FONDAZIONE SYMBOLA E UNIONCAMERE PRESENTANO IL 12° RAPPORTO SUL SISTEMA PRODUTTIVO CULTURALE E CREATIVO ITALIA

Il rapporto Io sono cultura. L’Italia della qualità e della bellezza sfida la crisi, giunto alla 12° edizione, è realizzato da Fondazione Symbola e l’Unioncamere, in collaborazione, tra gli altri con la Regione Marche e il Centro studi Tagliacarne. La pubblicazione racconta il sistema produttivo culturale e creativo nazionale, analizzando il Sistema produttivo culturale e creativo, ovvero tutte quelle attività economiche che producono beni e servizi culturali (core), ma anche tutte quelle attività che non producono beni o servizi strettamente culturali, ma che utilizzano la cultura come input per accrescere il valore simbolico

Tra i dati si legge che nel 2021 le imprese culturali e creative sono  ancora lontane dai numeri del 2019, anno pre crisi pandemica: la variazione del valore aggiunto nel biennio è infatti pari al -4,8%, rispetto al -1,2% a prezzi correnti del totale dell’economia.

Nel complesso, tra il 2019 ed il 2021 la ricchezza prodotta dal sistema è diminuita di oltre 3 miliardi di euro (-3,4%; sensibilmente peggiore di quella mediamente registrata dall’intera economia che si attesta al -1,1%) e le persone occupate sono state oltre 33 mila in meno (-2,3%; -1,5% per l’intera economia).

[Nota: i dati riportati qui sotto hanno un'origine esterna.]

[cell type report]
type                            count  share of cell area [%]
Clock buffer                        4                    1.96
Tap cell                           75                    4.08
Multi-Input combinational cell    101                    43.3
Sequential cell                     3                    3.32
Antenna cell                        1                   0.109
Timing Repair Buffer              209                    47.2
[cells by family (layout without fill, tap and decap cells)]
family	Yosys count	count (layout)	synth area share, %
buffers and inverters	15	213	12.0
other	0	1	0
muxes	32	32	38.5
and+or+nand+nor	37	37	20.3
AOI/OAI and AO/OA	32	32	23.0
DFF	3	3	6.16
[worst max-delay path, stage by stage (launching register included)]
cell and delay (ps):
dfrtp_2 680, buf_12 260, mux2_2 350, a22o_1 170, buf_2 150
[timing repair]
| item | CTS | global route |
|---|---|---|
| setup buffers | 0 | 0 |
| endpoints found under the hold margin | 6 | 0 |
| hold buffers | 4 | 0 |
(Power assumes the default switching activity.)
--- src/include/data_mem_settings.svh ---
////////////////////////////////////////
// data memory model settings
// address map, region depths and datapath widths
////////////////////////////////////////

`ifndef DATA_MEM_SETTINGS_SVH
`define DATA_MEM_SETTINGS_SVH

// datapath widths, tag bit on top of the data word
`define DATA_W        65
`define HALF_W        32
`define BE_W          4
`define WADDR_W       30

// region depths as log2 of the word count
`define DRAM_IDX_W    10
`define TSRAM_IDX_W   8
`define MMREG_OFF_W   8

// widest local index, one extra bit selects the dram half
`define IDX_W         (`DRAM_IDX_W + 1)

// region base byte addresses
`define DRAM_BASE     32'h8000_0000
`define TSRAM_BASE    32'h8300_0000
`define MMREG_BASE    32'h8380_0000

// readback of an unused register offset
`define MMREG_DEFAULT 32'hdead_beef

`endif

--- src/design/data_mem_pkg.sv ---
////////////////////////////////////////
// data memory model package
// request and response structs
// opcode, region and register offset enums
////////////////////////////////////////

`include "data_mem_settings.svh"

package data_mem_pkg;

  ////////////////////////////////////////
  // enums
  ////////////////////////////////////////

  // atomic access kind
  typedef enum logic [1:0] {
    AMO_NONE = 2'd0,
    AMO_LR   = 2'd1,
    AMO_SC   = 2'd2
  } amo_e;

  // decoded target of a request
  typedef enum logic [1:0] {
    REG_NONE  = 2'd0,
    REG_DRAM  = 2'd1,
    REG_TSRAM = 2'd2,
    REG_MMREG = 2'd3
  } region_e;

  // register word offsets inside the mmreg window
  typedef enum logic [`MMREG_OFF_W-1:0] {
    OFF_SCRATCH0 = 8'h00,
    OFF_SCRATCH1 = 8'h01,
    OFF_ERR_EN   = 8'h40,
    OFF_INTR_ACK = 8'h41,
    OFF_DEBUG    = 8'h50
  } mmreg_off_e;

  ////////////////////////////////////////
  // structs
  ////////////////////////////////////////

  typedef struct packed {
    logic                 we;
    logic [`BE_W-1:0]     be;
    logic                 is_cap;
    amo_e                 amo;
    logic [`WADDR_W-1:0]  addr;     // word address, byte bits 31:2
    logic [`DATA_W-1:0]   wdata;
  } mem_req_t;

  typedef struct packed {
    logic [`DATA_W-1:0]   rdata;
    logic                 err;
    logic                 sc_fail;
  } mem_rsp_t;

endpackage
<file path="src/include/data_mem_settings.svh">
////////////////////////////////////////
// data memory model settings
// address map, region depths and datapath widths
////////////////////////////////////////

`ifndef DATA_MEM_SETTINGS_SVH
`define DATA_MEM_SETTINGS_SVH

// datapath widths, tag bit on top of the data word
`define DATA_W        65
`define HALF_W        32
`define BE_W          4
`define WADDR_W       30

// region depths as log2 of the word count
`define DRAM_IDX_W    10
`define TSRAM_IDX_W   8
`define MMREG_OFF_W   8

// widest local index, one extra bit selects the dram half
`define IDX_W         (`DRAM_IDX_W + 1)

// region base byte addresses
`define DRAM_BASE     32'h8000_0000
`define TSRAM_BASE    32'h8300_0000
`define MMREG_BASE    32'h8380_0000

// readback of an unused register offset
`define MMREG_DEFAULT 32'hdead_beef

`endif

</file>
<file path="src/design/data_mem_pkg.sv">
////////////////////////////////////////
// data memory model package
// request and response structs
// opcode, region and register offset enums
////////////////////////////////////////

`include "data_mem_settings.svh"

package data_mem_pkg;

  ////////////////////////////////////////
  // enums
  ////////////////////////////////////////

  // atomic access kind
  typedef enum logic [1:0] {
    AMO_NONE = 2'd0,
    AMO_LR   = 2'd1,
    AMO_SC   = 2'd2
  } amo_e;

  // decoded target of a request
  typedef enum logic [1:0] {
    REG_NONE  = 2'd0,
    REG_DRAM  = 2'd1,
    REG_TSRAM = 2'd2,
    REG_MMREG = 2'd3
  } region_e;

  // register word offsets inside the mmreg window
  typedef enum logic [`MMREG_OFF_W-1:0] {
    OFF_SCRATCH0 = 8'h00,
    OFF_SCRATCH1 = 8'h01,
    OFF_ERR_EN   = 8'h40,
    OFF_INTR_ACK = 8'h41,
    OFF_DEBUG    = 8'h50
  } mmreg_off_e;

  ////////////////////////////////////////
  // structs
  ////////////////////////////////////////

  typedef struct packed {
    logic                 we;
    logic [`BE_W-1:0]     be;
    logic                 is_cap;
    amo_e                 amo;
    logic [`WADDR_W-1:0]  addr;     // word address, byte bits 31:2
    logic [`DATA_W-1:0]   wdata;
  } mem_req_t;

  typedef struct packed {
    logic [`DATA_W-1:0]   rdata;
    logic                 err;
    logic                 sc_fail;
  } mem_rsp_t;

endpackage

</file>
<file path="src/design/mmreg_block.sv">
////////////////////////////////////////
// memory-mapped registers
// scratch, error enable, interrupt ack, debug request
////////////////////////////////////////

`include "data_mem_settings.svh"

module mmreg_block (
  input  logic                   clk,
  input  logic                   rst_n,
  input  data_mem_pkg::mem_req_t req,
  input  data_mem_pkg::region_e  region,
  input  logic [`IDX_W-1:0]      word_idx,
  output logic [`HALF_W-1:0]     rdata,
  output logic [3:0]             err_enable_vec,
  output logic [2:0]             intr_ack,
  output logic                   debug_req
);

  import data_mem_pkg::*;

  mmreg_off_e         off;
  logic               access;
  logic               wr_en;
  logic               ack_wr;
  logic [`HALF_W-1:0] scratch0;
  logic [`HALF_W-1:0] scratch1;
  logic [7:0]         dbg_req_cnt;
  logic [7:0]         dbg_ack_cnt;

  assign off    = mmreg_off_e'(word_idx[`MMREG_OFF_W-1:0]);
  assign access = (region == REG_MMREG);
  assign wr_en  = access & req.we;
  assign ack_wr = wr_en & (off == OFF_INTR_ACK);

  ////////////////////////////////////////
  // register writes
  ////////////////////////////////////////

  always_ff @(posedge clk or negedge rst_n) begin
    if (!rst_n) begin
      scratch0       <= '0;
      scratch1       <= '0;
      err_enable_vec <= '0;
      intr_ack       <= '0;
      debug_req      <= 1'b0;
      dbg_req_cnt    <= '0;
      dbg_ack_cnt    <= '0;
    end else begin
      // single-cycle pulse unless written again
      intr_ack <= ack_wr ? req.wdata[2:0] : 3'b000;
      if (wr_en) begin
        case (off)
          OFF_SCRATCH0: scratch0 <= req.wdata[`HALF_W-1:0];
          OFF_SCRATCH1: scratch1 <= req.wdata[`HALF_W-1:0];
          OFF_ERR_EN:   err_enable_vec <= req.wdata[3:0];
          OFF_DEBUG: begin
            debug_req <= req.wdata[0];
            if (req.wdata[0]) begin
              dbg_req_cnt <= dbg_req_cnt + 8'd1;
            end else begin
              dbg_ack_cnt <= dbg_ack_cnt + 8'd1;
            end
          end
          default: ;
        endcase
      end
    end
  end

  // readback, sampled with the request
  always_ff @(posedge clk) begin
    if (access) begin
      if (req.we) begin
        rdata <= '0;
      end else begin
        case (off)
          OFF_SCRATCH0: rdata <= scratch0;
          OFF_SCRATCH1: rdata <= scratch1;
          OFF_ERR_EN:   rdata <= {{(`HALF_W-4){1'b0}}, err_enable_vec};
          OFF_DEBUG:    rdata <= {dbg_req_cnt, dbg_ack_cnt, 16'h0000};
          default:      rdata <= `MMREG_DEFAULT;
        endcase
      end
    end
  end

  a_intr_ack_pulse : assert property (
    @(posedge clk) disable iff (!rst_n)
    ((|intr_ack) && !ack_wr) |=> (intr_ack == 3'b000)
  ) else $error("intr_ack held past its pulse");

endmodule

</file>
`config.mk`:
```
export PLATFORM = sky130hd
export DESIGN_NAME = vy0010_fdc
export DESIGN_NICKNAME = d
export VERILOG_FILES = /design/src/logic/fdc_bus_pkg.sv /design/src/logic/fdc_disk_pkg.sv /design/src/logic/fdc_reg_decode.sv /design/src/logic/fdc_sector_engine.sv /design/src/logic/fdc_read_mux.sv /design/src/logic/vy0010_fdc.sv
export SDC_FILE = /design/constraint.sdc
export NUM_CORES = 2
export LEC_CHECK = 0
export BUFFER_PORTS_ARGS = -buffer_cell sky130_fd_sc_hd__buf_2
export CORE_ASPECT_RATIO = 0.75
export CORE_MARGIN = 2
export CORE_UTILIZATION = 30
export DETAILED_ROUTE_END_ITERATION = 10
export GPL_TIMING_DRIVEN = 0
export HOLD_SLACK_MARGIN = 0.02
export MAX_ROUTING_LAYER = met4
export PLACE_DENSITY = 0.45
export SETUP_SLACK_MARGIN = 0.5
export SLEW_MARGIN = 30
export SYNTH_ARGS = -nofsm -noshare
export SYNTH_HDL_FRONTEND = slang
export SYNTH_SLANG_ARGS = --single-unit
```
`constraint.sdc`:
```
create_clock -name cpu_bus -period 9.45 [get_ports cpu_bus]
set_clock_uncertainty 0.05 [all_clocks]
set_input_delay 0.4725 -clock cpu_bus [delete_from_list [all_inputs] [get_ports cpu_bus]]
set_output_delay 0.4725 -clock cpu_bus [all_outputs]
set_load 0.005 [all_outputs]
```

I dati relativi al 2021 descrivono una realtà che dà lavoro a 1,5 milioni di persone che producono ricchezza per 88,6 miliardi di euro, di cui 48,6 miliardi (il 54,9%) generati dai settori culturali e creativi (attività core) e altri 40 miliardi (il 45,1%) dai professionisti culturali e creativi attivi (creative – driven). Un sistema formato da 270.318 imprese e 40.100 realtà del terzo settore (11,1% del totale delle organizzazioni attive nel non profit).